Operator lift of Reshetikhin-Turaev formalism to Khovanov-Rozansky TQFTs
Dmitry Galakhov, Elena Lanina, Alexei Morozov
TL;DR
The paper introduces an operator-based reformulation of KR homology, replacing matrix-factorization language with odd differential operators ${\mathscr{O}}_L$ attached to link diagrams, including open tangles. By organizing vertical and horizontal morphisms into a KR double complex and defining a boundary-enhanced total operator ${\mathscr{O}}_L$, the authors derive invariants as zero modes $H^*({\mathscr{O}}_L)$, preserving Reidemeister invariance and enabling algorithmic computation.
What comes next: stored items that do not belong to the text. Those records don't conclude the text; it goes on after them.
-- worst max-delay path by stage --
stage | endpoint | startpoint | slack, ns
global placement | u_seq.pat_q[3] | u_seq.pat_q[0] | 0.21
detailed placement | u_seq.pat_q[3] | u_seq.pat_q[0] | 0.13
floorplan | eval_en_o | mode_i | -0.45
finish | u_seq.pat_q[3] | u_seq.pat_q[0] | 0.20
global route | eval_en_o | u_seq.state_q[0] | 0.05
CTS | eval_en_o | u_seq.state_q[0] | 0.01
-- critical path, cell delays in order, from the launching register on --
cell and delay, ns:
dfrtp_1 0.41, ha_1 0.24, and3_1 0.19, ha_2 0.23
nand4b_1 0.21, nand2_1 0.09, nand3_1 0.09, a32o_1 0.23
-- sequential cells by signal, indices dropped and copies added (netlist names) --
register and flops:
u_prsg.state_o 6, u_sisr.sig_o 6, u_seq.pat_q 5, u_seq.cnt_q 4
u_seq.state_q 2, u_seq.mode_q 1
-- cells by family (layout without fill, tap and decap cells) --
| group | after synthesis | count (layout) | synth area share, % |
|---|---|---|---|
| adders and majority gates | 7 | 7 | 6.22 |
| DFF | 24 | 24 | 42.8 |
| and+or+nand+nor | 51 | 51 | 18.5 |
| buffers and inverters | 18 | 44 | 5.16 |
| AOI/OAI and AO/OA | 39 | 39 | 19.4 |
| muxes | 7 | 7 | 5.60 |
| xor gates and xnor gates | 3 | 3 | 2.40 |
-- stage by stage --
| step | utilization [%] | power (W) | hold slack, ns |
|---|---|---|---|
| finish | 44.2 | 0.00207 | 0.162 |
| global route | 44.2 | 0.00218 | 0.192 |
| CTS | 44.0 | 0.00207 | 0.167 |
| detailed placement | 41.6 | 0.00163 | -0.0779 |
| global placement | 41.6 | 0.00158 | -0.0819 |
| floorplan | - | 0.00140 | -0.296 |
### src/rtl/dbic_pkg.sv
`timescale 1ns/1ps
package dbic_pkg;
  // register offsets within a bank (addr[3:0])
  localparam logic [3:0] OFS_EVT = 4'h0;
  localparam logic [3:0] OFS_MSK = 4'h4;
  localparam logic [3:0] OFS_ACK = 4'h8;
  localparam logic [3:0] OFS_LVL = 4'hC;
  // address of bank index 0
  localparam logic [11:0] BANK_BASE = 12'h010;
endpackage

### src/rtl/dbic_sync.sv
`timescale 1ns/1ps
module dbic_sync #(
  parameter int W      = 64,
  parameter int STAGES = 2
) (
  input  logic         clk,
  input  logic         rst_n,
  input  logic [W-1:0] d,
  output logic [W-1:0] q
);
  logic [W-1:0] stg [STAGES];

  always_ff @(posedge clk or negedge rst_n) begin
    if (!rst_n) begin
      for (int i = 0; i < STAGES; i++) stg[i] <= '0;
    end else begin
      stg[0] <= d;
      for (int i = 1; i < STAGES; i++) stg[i] <= stg[i-1];
    end
  end

  assign q = stg[STAGES-1];
endmodule

### src/rtl/dbic_decode.sv
`timescale 1ns/1ps
module dbic_decode
  import dbic_pkg::*;
#(
  parameter int ADDR_W    = 12,
  parameter int NUM_BANKS = 2,
  parameter int SEL_W     = 1
) (
  input  logic [ADDR_W-1:0] addr,
  output logic              hit,
  output logic [SEL_W-1:0]  sel,
  output logic [3:0]        ofs
);
  localparam int IDX_W = ADDR_W - 4;

  logic [ADDR_W-1:0] rel;
  logic [IDX_W-1:0]  idx;

  always_comb begin
    rel = addr - ADDR_W'(BANK_BASE);
    idx = rel[ADDR_W-1:4];
    hit = (idx < IDX_W'(NUM_BANKS));
    sel = idx[SEL_W-1:0];
    ofs = rel[3:0];
  end
endmodule

### src/rtl/dbic_bank.sv
`timescale 1ns/1ps
module dbic_bank #(
  parameter int           W  = 32,
  parameter logic [W-1:0] LT = '0
) (
  input  logic         clk,
  input  logic         rst_n,
  input  logic [W-1:0] smp,
  input  logic         msk_we,
  input  logic         ack_we,
  input  logic [W-1:0] wdata,
  output logic [W-1:0] evt_o,
  output logic [W-1:0] lvl_o,
  output logic [W-1:0] msk_o,
  output logic         pend_o
);
  logic [W-1:0] evt_q, evt_d;
  logic [W-1:0] lvl_q;
  logic [W-1:0] msk_q;
  logic [W-1:0] ack_clr, rise;

  // next state: acknowledge first, then a fresh edge sets (set wins)
  always_comb begin
    ack_clr = ack_we ? (wdata & ~LT) : '0;
    rise    = smp & ~lvl_q & ~LT;
    evt_d   = (evt_q & ~ack_clr) | rise;
  end

  always_ff @(posedge clk or negedge rst_n) begin
    if (!rst_n) begin
      evt_q <= '0;
      lvl_q <= '0;
    end else begin
      evt_q <= evt_d;
      lvl_q <= smp;
    end
  end

  always_ff @(posedge clk or negedge rst_n) begin
    if (!rst_n)      msk_q <= '0;
    else if (msk_we) msk_q <= wdata;
  end

  assign evt_o  = evt_q;
  assign lvl_o  = lvl_q;
  assign msk_o  = msk_q;
  assign pend_o = |((evt_q | (lvl_q & LT)) & msk_q);
endmodule

### src/rtl/dual_bank_irq_ctrl.sv
`timescale 1ns/1ps
module dual_bank_irq_ctrl
  import dbic_pkg::*;
#(
  parameter int NUM_BANKS   = 2,
  parameter int BANK_W      = 32,
  parameter int ADDR_W      = 12,
  parameter int SYNC_STAGES = 2,
  parameter logic [NUM_BANKS*BANK_W-1:0] LT_CFG = {32'h1FF0_0000, 32'h0000_0000}
) (
  input  logic                        clk,
  input  logic                        rst_n,
  input  logic [NUM_BANKS*BANK_W-1:0] irq_in,
  input  logic                        bus_req,
  input  logic                        bus_we,
  input  logic [ADDR_W-1:0]           bus_addr,
  input  logic [BANK_W-1:0]           bus_wdata,
  output logic [BANK_W-1:0]           bus_rdata,
  output logic                        cpu_irq
);
  localparam int NUM_IN = NUM_BANKS * BANK_W;
  localparam int SEL_W  = (NUM_BANKS > 1) ? $clog2(NUM_BANKS) : 1;

  // reset: asserted asynchronously, released on the clock
  logic [1:0] rst_pipe;
  logic       rst_core_n;

  always_ff @(posedge clk or negedge rst_n) begin
    if (!rst_n) rst_pipe <= 2'b00;
    else        rst_pipe <= {rst_pipe[0], 1'b1};
  end
  assign rst_core_n = rst_pipe[1];

  logic [NUM_IN-1:0] irq_s;

  dbic_sync #(.W(NUM_IN), .STAGES(SYNC_STAGES)) sync_i (
    .clk(clk), .rst_n(rst_core_n), .d(irq_in), .q(irq_s)
  );

  logic             hit;
  logic [SEL_W-1:0] sel;
  logic [3:0]       ofs;

  dbic_decode #(.ADDR_W(ADDR_W), .NUM_BANKS(NUM_BANKS), .SEL_W(SEL_W)) dec_i (
    .addr(bus_addr), .hit(hit), .sel(sel), .ofs(ofs)
  );

  logic [BANK_W-1:0]  evt_arr [NUM_BANKS];
  logic [BANK_W-1:0]  lvl_arr [NUM_BANKS];
  logic [BANK_W-1:0]  msk_arr [NUM_BANKS];
  logic [NUM_BANKS-1:0] pend;
  logic [NUM_IN-1:0]  evt_all, lvl_all, msk_all;

  logic wr_hit;
  assign wr_hit = bus_req & bus_we & hit;

  for (genvar b = 0; b < NUM_BANKS; b++) begin : g_bank
    logic me, ae;
    assign me = wr_hit & (sel == SEL_W'(b)) & (ofs == OFS_MSK);
    assign ae = wr_hit & (sel == SEL_W'(b)) & (ofs == OFS_ACK);

    // inputs map to banks in reverse order
    dbic_bank #(.W(BANK_W), .LT(LT_CFG[b*BANK_W +: BANK_W])) bank_i (
      .clk    (clk),
      .rst_n  (rst_core_n),
      .smp    (irq_s[(NUM_BANKS-1-b)*BANK_W +: BANK_W]),
      .msk_we (me),
      .ack_we (ae),
      .wdata  (bus_wdata),
      .evt_o  (evt_arr[b]),
      .lvl_o  (lvl_arr[b]),
      .msk_o  (msk_arr[b]),
      .pend_o (pend[b])
    );

    assign evt_all[b*BANK_W +: BANK_W] = evt_arr[b];
    assign lvl_all[b*BANK_W +: BANK_W] = lvl_arr[b];
    assign msk_all[b*BANK_W +: BANK_W] = msk_arr[b];
  end

  // read path and interrupt output: next state
  logic [BANK_W-1:0] rd_d;
  logic              irq_d;

  always_comb begin
    rd_d = '0;
    if (bus_req && !bus_we && hit) begin
      unique case (ofs)
        OFS_EVT: rd_d = evt_arr[sel];
        OFS_MSK: rd_d = msk_arr[sel];
        OFS_LVL: rd_d = lvl_arr[sel];
        default: rd_d = '0;
      endcase
    end
    irq_d = |pend;
  end

  always_ff @(posedge clk or negedge rst_core_n) begin
    if (!rst_core_n) begin
      bus_rdata <= '0;
      cpu_irq   <= 1'b0;
    end else begin
      bus_rdata <= rd_d;
      cpu_irq   <= irq_d;
    end
  end
endmodule

### config.mk
export PLATFORM = sky130hd
export DESIGN_NAME = dual_bank_irq_ctrl
export DESIGN_NICKNAME = d
export VERILOG_FILES = /design/src/rtl/dbic_pkg.sv /design/src/rtl/dbic_sync.sv /design/src/rtl/dbic_decode.sv /design/src/rtl/dbic_bank.sv /design/src/rtl/dual_bank_irq_ctrl.sv
export SDC_FILE = /design/constraint.sdc
export NUM_CORES = 1
export LEC_CHECK = 0
export CAP_MARGIN = 30
export CORE_ASPECT_RATIO = 1.2
export CORE_MARGIN = 2
export CORE_UTILIZATION = 40
export DETAILED_ROUTE_END_ITERATION = 12
export GPL_TIMING_DRIVEN = 0
export PLACE_DENSITY = 0.64
export SYNTH_ARGS = -nofsm -noshare
export SYNTH_HDL_FRONTEND = slang
export SYNTH_SLANG_ARGS = --single-unit
### constraint.sdc
create_clock -name clk -period 13.7 [get_ports clk]
set_clock_uncertainty 0.15 [all_clocks]
set_input_delay 4.11 -clock clk [delete_from_list [all_inputs] [get_ports clk]]
set_output_delay 4.11 -clock clk [all_outputs]
set_load 0.01 [all_outputs]
Yosys cells after proc, flatten, opt, wreduce, memory -nomap -nowiden:

Index checks and enable logic that the tools add are counted.

* flip-flop bits (word level): 355
* bits of input ports: 112
* output and inout port bits: 33

* add/sub/neg operators: 1
* order comparisons: 2
* equality and inequality tests: 3
* multiplexer cells: 13
* bitwise operators: 23
* reduce and logical (&&, ||, !) cells: 5

Operator list (count)
* $mux 32: 12
* $and 32x32->32: 6
* $not 32->32: 4
* $pmux 32 s3: 1
* $or 32x32->32: 2
* $reduce_or 64->1: 1
* $or 32x29->32: 1
* $sub 12x5->12 const B: 1
* $and 1x1->1: 8
* $eq 4x4->1 const B: 2
* $lt 8x2->1 const B: 1
* $eq 4x3->1 const B: 1
* $logic_not 4->1: 1
* $ge 2x2->1 const B: 1
* $logic_and 1x1->1: 2
* $not 1->2: 1
* $logic_not 1->1: 1
* $not 1->1: 1

Longest topological paths before layout:

* word-level depth: 9
* depth in mapped cells: 9
* gate-level depth less buffers: 6

Hierarchy:

A second synthesis with hierarchy kept.

* cells, all modules: 1005
* area total of the unflattened synthesis: 13092.6 sq um

By module, submodules not included
* dbic_sync: instances 1, cells each 192, area an instance 3683.5 sq um
* dbic_bank (g_bank[0].bank_i): instances 1, cells each 284, area an instance 3475.8 sq um
* dbic_bank (g_bank[1].bank_i): instances 1, cells each 248, area an instance 3171.8 sq um
* dual_bank_irq_ctrl: instances 1, cells each 268, area an instance 2667.6 sq um
* dbic_decode: instances 1, cells each 13, area an instance 93.8 sq um

Least setup slack after synthesis:

No wires, ideal clock.

* path kind: input port to flip-flop
* from: input bus_addr[4]
* to: register g_bank[1].bank_i.msk_q[13]
* data arrival time: 6164 ps
* slack: 7258 ps
* stages on the path: 9
* path through: clkbuf_1 -> inv_1 -> clkbuf_1 -> ha_1 -> nor2b_1 -> nor4b_2 -> nand4_1 -> buf_2 -> mux2_1

* longest elaborated chain between the ends: 5

RTL lines
* from (decl): RTL line dual_bank_irq_ctrl.sv:16 `input logic [ADDR_W-1:0] bus_addr,`
* $sub 12x5->12 (*): RTL line dbic_decode.sv:20 `rel = addr - ADDR_W'(BANK_BASE);`
* $lt 8x2->1: RTL line dbic_decode.sv:22 `hit = (idx < IDX_W'(NUM_BANKS));`
* $and 1x1->1: RTL line dual_bank_irq_ctrl.sv:55 `assign wr_hit = bus_req & bus_we & hit;`
* $and 1x1->1 (*) (2 in series): RTL line dual_bank_irq_ctrl.sv:59 `assign me = wr_hit & (sel == SEL_W'(b)) & (ofs == OFS_MSK);`
* to (signal assigned): RTL line dbic_bank.sv:41 `else if (msk_we) msk_q <= wdata;`
* to (decl): RTL line dbic_bank.sv:19 `logic [W-1:0] msk_q;`

Mark *: on every way between the ends. The rest lies on a longest branch, timed or not.
A chain may end at the register's enable or synchronous reset.

Worst setup path after layout:

* from: input bus_addr[4]
* to: register bus_rdata[31]

* longest elaborated chain between the ends: 7
* elaborated cells on any way between the ends: 15
* those cells by class: add/sub: 1; order compare: 1; mux: 11; bitwise: 1; reduce/logical: 1

RTL lines
* $sub 12x5->12 (*): RTL line dbic_decode.sv:20
* parallel branches: the longest is 5 deep, another holds $lt 8x2->1
* $mux 32 (*): RTL line dual_bank_irq_ctrl.sv:87 `if (bus_req && !bus_we && hit) begin`
* named net rd_d[31]: RTL line dual_bank_irq_ctrl.sv:82 `logic [BANK_W-1:0] rd_d;`
* to (signal assigned): RTL line dual_bank_irq_ctrl.sv:103 `bus_rdata <= rd_d;`
* to (decl): RTL line dual_bank_irq_ctrl.sv:18 `output logic [BANK_W-1:0] bus_rdata,`

Mark *: on every way through the listed nets, which the timed path passes. The select of a mux whose other input is x is not followed.

==> flow_summary.json <==
{
  "dpl_cell_area_um2": 14260,
  "reg2reg_setup_slack_ns": 11.46,
  "drt_first_pass_iters": 7,
  "routed_wl_um": 32330,
  "cp_data_arrival_time_ns": 8.26,
  "cts_sinks": 346,
  "drv_slew": 0,
  "cts_setup_buffers": 0,
  "clk_pin_slew_ns": 0.06,
  "stdcell_count": 1419,
  "setup_viol": 0,
  "synth-main-ff-cell": "dfrtp_1",
  "syn_area_um2": 12170,
  "grt_overflow": 0,
  "cp-startpoint": "bus_addr[4]",
  "min_path_type": "reg2async",
  "grt_antenna_before_repair": 4,
  "syn2layout_area_growth_pct": 26.41,
  "fp.dieW_um": 163.3,
  "nets": 1118,
  "power.density_nw_per_um2": 136.0,
  "fmax_mhz": 123.8,
  "synth_top_area_share_pct": 71.13,
  "io_pins": 145,
  "synth.distinct_cells": 31,
  "critPathKind": "in2reg",
  "avgSynthCellArea_um2": 14.88,
  "htreeDepth": 2,
  "rr_startpoint": "g_bank[1].bank_i.evt_o[30]",
  "status": "complete, no violations",
  "synth-seq-area-share_pct": 71.13,
  "cp.required_ns": 13.88,
  "gp_congestion": 0.8900,
  "period_share_pct": 58.96,
  "drc": 0,
  "p_leak_nw": 6.577,
  "syn_inst": 818,
  "hpwlAfterDp_um": 21830,
  "die_y_um": 195.1,
  "tightest_slew_ns": 0.8887,
  "synth-edff-count": 0,
  "cts_made_buffers": 35,
  "min_period_ns": 8.077,
  "root_buffer": "clkbuf_16",
  "synth_area_leaders": "dfrtp_1 (71%), mux2_2 (5.6%), a221o_1 (4.5%), a221oi_1 (4.3%), nor2b_1 (3.0%)",
  "rows": 69,
  "finalHoldViolCount": 0,
  "syn_nets": 931,
  "r2r_cells": 4,
  "start_util_pct": 40.87,
  "clock_path_buffers": 3,
  "grt_pass1_wl_um": 48910,
  "post_route_cells_drive_above_1_share_pct": 13.13,
  "drtIter0Drc": 721,
  "r2r_end": "cpu_irq",
  "dieArea_um2": 31850,
  "cts_tree": "done",
  "synth_top_area_cell": "dfrtp_1",
  "cap_violations": 0,
  "synth-async-reset-ratio_pct": 100.0,
  "route.vias.total": 7925,
  "vias_per_cell": 5.585,
  "stdcell_area_um2": 15390,
  "gr-usage-all-layers_pct": 20.58,
  "placed_cells": 1358,
  "coreArea_um2": 29780,
  "clk_latency_ns": 0.50,
  "start_kind": "input port",
  "wl_per_cell_um": 22.79,
  "fillers": 2485,
  "max_slew_margin_pct": 40.75,
  "vdd.ir_drop.worst_mv": 0.08787,
  "io_buffers": 142,
  "yosysWarnings": 0,
  "grt_pass1_vias": 8194,
  "crit_path_max_fanout": 10,
  "cp-end-kind": "register",
  "cts_resized": 0,
  "grt_max_degree": 74,
  "setup_tns_ns": 0,
  "ctsHoldBuffers": 0,
  "rsz0062_at_grt": "no",
  "yosys_register_bits": 346,
  "ant_nets": 0
}
[metrics by stage]
step	setup slack (ns)	util (%)	power [mW]	hold slack (ns)
after CTS	5.802	51.65	2.116	0.1159
after floorplan	3.193	-	1.121	0.1812
after global routing	5.601	51.66	2.170	0.1448
after global placement	-0.2641	47.28	1.179	0.1836
final	5.623	51.66	2.093	0.1032
after detailed placement	5.272	47.89	1.186	0.1137
[power by group]
group / switching (mW) / internal, mW / leakage (nW) / total, mW
Sequential: 0.0175 / 1.05 / 4.10 / 1.07
Combinational: 0.0515 / 0.0462 / 1.93 / 0.0976
Clock: 0.377 / 0.549 / 0.556 / 0.926
Total: 0.446 / 1.65 / 6.58 / 2.09
[flip-flops by register name (all words and copies together), names as in the netlist]
signal / cells
g_bank.bank_i.lvl_o: 64
sync_i.q: 64
g_bank.bank_i.evt_o: 55
sync_i.stg: 64
cpu_irq: 1
rst_pipe: 2
bus_rdata: 32
g_bank.bank_i.msk_o: 64
[cells in the final DEF (no fill, tap or decap), types with 3 or more instances in the layout]
| cell type | count |
|---|---|
| a211oi_1 | 31 |
| a21oi_1 | 9 |
| a221o_1 | 55 |
| a221oi_1 | 60 |
| a222oi_1 | 12 |
| a22o_1 | 27 |
| a22oi_1 | 9 |
| buf_16 | 6 |
| buf_2 | 11 |
| clkbuf_1 | 38 |
| clkbuf_16 | 37 |
| clkbuf_8 | 7 |
| clkdlybuf4s50_1 | 142 |
| clkinv_2 | 7 |
| dfrtp_1 | 345 |
| inv_1 | 57 |
| mux2_1 | 3 |
| mux2_2 | 61 |
| nand2_1 | 25 |
| nand4_1 | 7 |
| nor2b_1 | 58 |
| nor3_1 | 3 |
[layout make-up]
cell class              count  area [um2]  share of cell area (%)
multi-input cells         374        3134                   20.37
plain buffers              41       166.4                   1.081
clock inverters             9       72.57                  0.4716
diodes                      1       2.502                 0.01626
inverters                  57       214.0                   1.390
clock buffers              51        1049                   6.814
flip-flops and latches    346        8662                   56.29
repair buffers            150        1599                   10.39
well taps                 390       488.0                   3.171
[critical path: stages]
cell and delay [ns]:
clkdlybuf4s50_1 0.60, clkbuf_1 0.45, inv_1 0.14, clkbuf_1 0.41, ha_1 0.37, nor2b_1 0.14, nor4b_2 0.59, nand3_1 0.36
clkbuf_1 0.47, a221oi_1 0.60
[synth_stat cells, drive strengths merged (3+ instances only)]
cell,count
dfrtp,346
a22oi,9
mux2,64
a21oi,9
nor3,3
clkbuf,31
buf,10
a221o,55
a22o,27
nand2,25
a211oi,31
a222oi,12
inv,57
a221oi,60
nand4,7
nor2b,58
[routing by layer]
metal  routed length (um)  global-route usage (%)  share of wire (%)
met4                 1335                   8.653                4.1
met1                13080                   27.30                 40
met2                14950                   31.88                 46
met3                 2938                   5.714                9.1
met5                   34                       0               0.11
[worst max-delay path by stage]
stage / to / slack (ns) / cells after the start
after floorplan: bus_rdata[0] / 3.19 / 0
after global placement: bus_rdata[30] / -0.26 / 0
after detailed placement: bus_rdata[29] / 5.27 / 10
after CTS: bus_rdata[29] / 5.80 / 10
after global routing: bus_rdata[1] / 5.60 / 10
final: bus_rdata[31] / 5.62 / 10
[cells by family (layout without fill, tap and decap cells)]
kind of cell	after synthesis	count (layout)	synth area share [%]
buffers and inverters	98	308	3.125
multiplexers	64	64	5.920
AND/OR/NAND/NOR	103	103	4.965
other	1	2	0.03081
adder cells (fa/ha/maj)	1	1	0.1028
AO/OA/AOI/OAI	205	205	14.73
flip-flops	346	346	71.13
No activity file was read; power rests on OpenSTA's default activity.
They develop localization techniques, MOY-move invariances, and explicit constructions for blinking and splitting 4-valent vertices, paving the way to practical KR cohomology calculations and connections to RT $R$-matrix formalism. The framework connects KR categorification to Morse/Floer-type perspectives and suggests efficient avenues for computing superpolynomials for knots and tangles, with Hopf-link and other examples illustrating the approach. Overall, this operator lift provides a physically intuitive, locality-driven, and potentially automatable route to KR invariants with broad applicability beyond Chern–Simons theory.
Abstract
Topological quantum field theory (TQFT) is a powerful tool to describe homologies, which normally involve complexes and a variety of maps/morphisms, what makes a functional integration approach with a sum over a single kind of maps seemingly problematic. In TQFT this problem is overcame by exploiting the rich set of zero modes of BRST operators, which appear sufficient to describe complexes. We explain what this approach looks like for the important class of Khovanov-Rozansky (KR) cohomologies, which categorify the observables (Wilson lines or knot polynomials) in 3d Chern-Simons theory. We develop a construction of odd differential operators, associated with all link diagrams, including tangles with open ends. These operators become nilpotent only for diagram with no external legs, but even for open tangles one can develop a factorization formalism, which preserve Reidemeister/topological invariance -- the symmetry of the problem. This technique seems much more ``physical'' than conventional language of homological algebra and should have many applications to various problems beyond Chern-Simons theory. We also hope that this language will provide efficient algorithms, and finally allow to computerize the calculation of KR cohomologies -- for closed diagrams and for open tangles.